I’m used to C# where extension methods currently are static methods that operate on a type. In Swift, that doesn’t seem to be the case, you can extend most classes it looks like including adding interface implementations or mutating functions. It also seems like some style guides prefer you to break up a class or struct by having interface implementations go into extensions. I’ll have to dig into extensions a little more to understand them.

iOS and macOS differences

This isn’t really specifically about Swift but more the platforms I’m using swift on. Either way, it is confusing that it looks like iOS and macOS have similar APIs in Swift but there seems to be a version of the same objects across the platforms. On macOS everything is NSSomething where in iOS it looks like there is always a UISomething. It hasn’t been extremely confusing but I have had to do some translating when trying to write code for the Mac when the examples I’ve been looking at have been for iOS.

What about Objective-C

As I’ve tried to learn about writing apps for macOS, I’ve noticed that a large number of examples are written in Objective-C. This isn’t a bad thing but I avoided learning iOS and macOS development for a long time because of Objective-C. So what about Objective-C now? Ultimately, it isn’t that bad and I’ve been able to understand most API examples even if they are written in Objective-C.

The release of Swift 4 has made large strides in the API surface area it also seems.

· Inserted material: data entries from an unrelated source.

Source: an optimization exercise on an open RTL-to-GDS flow (aim: small area, a short achievable clock period and few clock cycles per item). Production flows keep margins and buffers that such runs may drop. RTL that was checked went through simulation tests only; none was proved equivalent to the original.

before:
## sec_sha256
module sec_sha256 (
    input  wire         clk,
    input  wire         rst,       
    input  wire         start,     
    input  wire         first,     
    input  wire [511:0] block,     
    output wire         ready,
    output wire [255:0] digest     
);
Settings: LEC_CHECK=0, CAP_MARGIN=20, CORE_MARGIN=2, CORE_UTILIZATION=40, CTS_BUF_LIST=sky130_fd_sc_hd__clkbuf_16, CTS_CLUSTER_DIAMETER=150, CTS_CLUSTER_SIZE=20, SLEW_MARGIN=20; clock period 11.0 ns.
standard.sh (not shown) runs the stock make flow with config.mk's settings and CLKGATE_MAP_FILE= SYNTH_SCRIPT=/design/flow/synth_recipe.tcl, a recipe that flattens the netlist after the stock synthesis.
==> flow/flow/run.sh <==
#!/bin/bash
# Standard ORFS layout (the standard.sh) with two changes to how it is made:
#  * port buffers use the small sky130_fd_sc_hd__buf_1 instead of the default pick;
#  * timing repair aims for extra setup slack beyond the clock period.
set -euo pipefail
export BUFFER_PORTS_ARGS="-buffer_cell sky130_fd_sc_hd__buf_1"
export SETUP_SLACK_MARGIN=6
bash standard.sh > standard_sh.log 2>&1
before | status: complete | timing, DRC, antenna: pass
What after does differently from before at the input level:
diff --git a/flow/design.v b/flow/design.v
--- a/flow/design.v
+++ b/flow/design.v
@@ -123,36 +123,32 @@
     wire [63:0] cw1  = csa(ss1, ss0, W[9]);
     wire [63:0] cw2  = csa(cw1[31:0], cw1[63:32], W[0]);
     wire [31:0] w_new = add32(({32{nfin}} & cw2[31:0])  | ({32{fin}} & R3),
                               ({32{nfin}} & cw2[63:32]) | ({32{fin}} & a));
     wire [31:0] sa    = w_new;    
     wire [31:0] h_init = first ? IV[31:0] : R7;
     wire [63:0] p_run  = csa(g, kn, W[1]);
     wire [63:0] p_init = csa(h_init, K0, block[511:480]);
-    wire        ld_iv  = idle & start & first;    
-    wire        hold   = ~fin & ~ld_iv;            
-    wire        ld_r   = idle & ~first;            
-    wire        ld_c   = idle & first;             
+    wire        ld_iv  = ~busy & start & first;
     integer i;
     always @(posedge clk) begin
         for (i = 0; i < 15; i = i + 1)
             W[i] <= ({32{busy}} & W[i+1]) | ({32{idle}} & block[511 - 32*i -: 32]);
         W[15] <= ({32{busy}} & w_new) | ({32{idle}} & block[31:0]);
         {pc, ps} <= ({64{busy}} & p_run) | ({64{idle}} & p_init);
-        a <= ({32{busy}} & a_new) | ({32{ld_r}} & R0) | ({32{ld_c}} & IV[255:224]);
-        b <= ({32{busy}} & a)     | ({32{ld_r}} & R1) | ({32{ld_c}} & IV[223:192]);
-        c <= ({32{busy}} & b)     | ({32{ld_r}} & R2) | ({32{ld_c}} & IV[191:160]);
-        d <= ({32{busy}} & c)     | ({32{ld_r}} & R3) | ({32{ld_c}} & IV[159:128]);
-        e <= ({32{busy}} & e_new) | ({32{ld_r}} & R4) | ({32{ld_c}} & IV[127:96]);
-        f <= ({32{busy}} & e)     | ({32{ld_r}} & R5) | ({32{ld_c}} & IV[95:64]);
-        g <= ({32{busy}} & f)     | ({32{ld_r}} & R6) | ({32{ld_c}} & IV[63:32]);
-        R0 <= ({32{fin}} & sa) | ({32{hold}} & R0) | ({32{ld_iv}} & IV[255:224]);
-        R1 <= ({32{fin}} & R0) | ({32{hold}} & R1) | ({32{ld_iv}} & IV[223:192]);
-        R2 <= ({32{fin}} & R1) | ({32{hold}} & R2) | ({32{ld_iv}} & IV[191:160]);
-        R3 <= ({32{fin}} & R2) | ({32{hold}} & R3) | ({32{ld_iv}} & IV[159:128]);
-        R4 <= ({32{fin}} & se) | ({32{hold}} & R4) | ({32{ld_iv}} & IV[127:96]);
-        R5 <= ({32{fin}} & R4) | ({32{hold}} & R5) | ({32{ld_iv}} & IV[95:64]);
-        R6 <= ({32{fin}} & R5) | ({32{hold}} & R6) | ({32{ld_iv}} & IV[63:32]);
-        R7 <= ({32{fin}} & R6) | ({32{hold}} & R7) | ({32{ld_iv}} & IV[31:0]);
+        a <= ({32{busy}} & a_new) | ({32{idle}} & (first ? IV[255:224] : R0));
+        b <= ({32{busy}} & a)     | ({32{idle}} & (first ? IV[223:192] : R1));
+        c <= ({32{busy}} & b)     | ({32{idle}} & (first ? IV[191:160] : R2));
+        d <= ({32{busy}} & c)     | ({32{idle}} & (first ? IV[159:128] : R3));
+        e <= ({32{busy}} & e_new) | ({32{idle}} & (first ? IV[127:96]  : R4));
+        f <= ({32{busy}} & e)     | ({32{idle}} & (first ? IV[95:64]   : R5));
+        g <= ({32{busy}} & f)     | ({32{idle}} & (first ? IV[63:32]   : R6));
+        if (ld_iv) begin
+            {R0, R1, R2, R3} <= IV[255:128];
+            {R4, R5, R6, R7} <= IV[127:0];
+        end else if (fin) begin
+            R0 <= sa; R1 <= R0; R2 <= R1; R3 <= R2;
+            R4 <= se; R5 <= R4; R6 <= R5; R7 <= R6;
+        end
     end
     assign digest = {R0, R1, R2, R3, R4, R5, R6, R7};
 endmodule
==> run notes <==
Comparing total routed wire length on the met1 layer for after and before, the smaller number came from before.
Between before and after, the clock insertion delay at the later pin of the skew report figures differ only marginally.
Per the comparison of after with before, overall routed net length shows an increase of 4400 um; total die area shows no meaningful change.
Going from before to after, worst setup slack down 0.0045 ns, global placement routability congestion -about 1.1%, fill cell total of the finished layout barely changed.
For before, the capturing element of the worst setup path was W[15][30], unlike after, where it was a[29].
Testbench counts of after, summed over its fixed seeds: cycles 25,806, blocks 391.
Function not checked in before: the RTL went through the layout flow alone.

-- port drivers added, routing unchanged --
Ports are ideal in the flow. The routed layouts listed here were re-timed in OpenROAD. Step 1 assumes that a clkbuf_16 drives the clock port and a buf_2 every other input. Step 2 also shifts input and output timing later by t, the mid clock arrival at the registers, as if the neighbouring blocks saw the same clock. Slacks: ideal ports / drivers / drivers and shift; pairs: ideal ports / drivers.
| run | t (ns) | slack for setup (ns) | hold WS [ns] | clock arrival spread, ns | cell pins on the clock port's net |
|---|---|---|---|---|---|
| before | 0.797 | 6.063 / 6.063 / 5.728 | 0.453 / 0.453 / 0.453 | 0.042 / 0.042 | 1 |
| after | 0.774 | 6.058 / 6.058 / 5.960 | 0.444 / 0.444 / 0.444 | 0.058 / 0.058 | 1 |
After both steps every run listed still meets setup and hold. The setup slack of before, which loses most, moves by 0.000 ns with the drivers and by -0.335 ns with both steps.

Many of the APIs had a decidedly C or Objective-C feel to them but there seems to be a big effort by Apple to make more APIs feel natural in Swift.

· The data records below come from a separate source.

This design comes from an exercise in tuning for small area on the open sky130 flow, not from production work.
In this exercise RTL edits were held to simulation tests only and were not proved equivalent to the original.

==> flow/design.v (excerpt) <==
module fa_mac_slot (
    input  wire         clk,
    input  wire         gsr,
    input  wire         gwe,
    input  wire [63:0]  x,
    input  wire [63:0]  y,
    input  wire [3:0]   ce,
    input  wire [3:0]   rst,
    input  wire [3:0]   aclr,
    input  wire [3:0]   sub,
    input  wire [7:0]   op_mode,
    input  wire [3:0]   sign_x,
    input  wire [3:0]   sign_y,
    input  wire [3:0]   frac,
    input  wire [3:0]   in_delay,
    input  wire [7:0]   rnd,
    input  wire [3:0]   sat,
    input  wire [7:0]   out_fmt,
    input  wire [39:0]  cin,
    output wire [39:0]  cout,
    output wire [159:0] out
);
    wire [39:0] chain [0:4];
    assign chain[0] = cin;
    genvar u;
    generate
        for (u = 0; u < 4; u = u + 1) begin : g_unit
            fa_mac_unit unit (
                .clk      (clk),
                .gsr      (gsr),
                .gwe      (gwe),
                .x        (x[16*u +: 16]),
                .y        (y[16*u +: 16]),
                .ce       (ce[u]),
                .rst      (rst[u]),
                .aclr     (aclr[u]),
                .sub      (sub[u]),
                .op_mode  (op_mode[2*u +: 2]),
                .sign_x   (sign_x[u]),
                .sign_y   (sign_y[u]),
                .frac     (frac[u]),
                .in_delay (in_delay[u]),
                .rnd      (rnd[2*u +: 2]),
                .sat      (sat[u]),
                .out_fmt  (out_fmt[2*u +: 2]),
                .cin      (chain[u]),
                .cout     (chain[u+1]),
                .out      (out[40*u +: 40])
  ...
export LEC_CHECK = 0
export CAP_MARGIN = 20
export CORE_MARGIN = 2
export CORE_UTILIZATION = 70
export CTS_BUF_LIST = sky130_fd_sc_hd__clkbuf_4 sky130_fd_sc_hd__clkbuf_8
export CTS_CLUSTER_DIAMETER = 70
export CTS_CLUSTER_SIZE = 18
export SLEW_MARGIN = 20
export SYNTH_HIERARCHICAL = 1
export SYNTH_MINIMUM_KEEP_SIZE = 0
create_clock -name core_clock -period 12.0 [get_ports {clk}]
standard.sh (not shown) runs the stock make flow with config.mk's settings and CLKGATE_MAP_FILE= SYNTH_SCRIPT=/design/flow/synth_recipe.tcl, a recipe that flattens the netlist after the stock synthesis.
==> flow/flow/run.sh <==
#!/bin/bash
# The standard layout (the standard.sh: standard synthesis, floorplan,
# placement, CTS, routing), except that the buffers placed on the input and
# output ports are the smallest buffer cell instead of the default delay cell.
set -euo pipefail
export BUFFER_PORTS_ARGS="-buffer_cell sky130_fd_sc_hd__buf_1"
bash standard.sh > standard.log 2>&1
The starting point completed with no timing, DRC or antenna violations.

Ultimately, I’ll teach myself at least some Objective-C. If I want to do anything significant in Swift I likely am going to have to deal with some Objective-C code for a long time to come. For now though, I’ll try to stick to just Swift.

Goals learning Swift

I decided to learn Swift because I wanted to learn a new programming paradigm I’ve never used before. At my job right now, I do almost exclusively backed web development using C#. I don’t get much time to work on UIs or native app development. To that end, I thought I’d give macOS development a try and have been working on a simple Pomodoro timer for the Mac.

I want to eventually have enough skills with Swift (and probably a little Objective-C) that I could be a passable native iOS or macOS developer. I don’t know what the job opportunities look like there but it doesn’t really matter that much. Perhaps I’ll try to release an app or two on the App Store, either way, I’ll have learned a new skill that I would enjoy.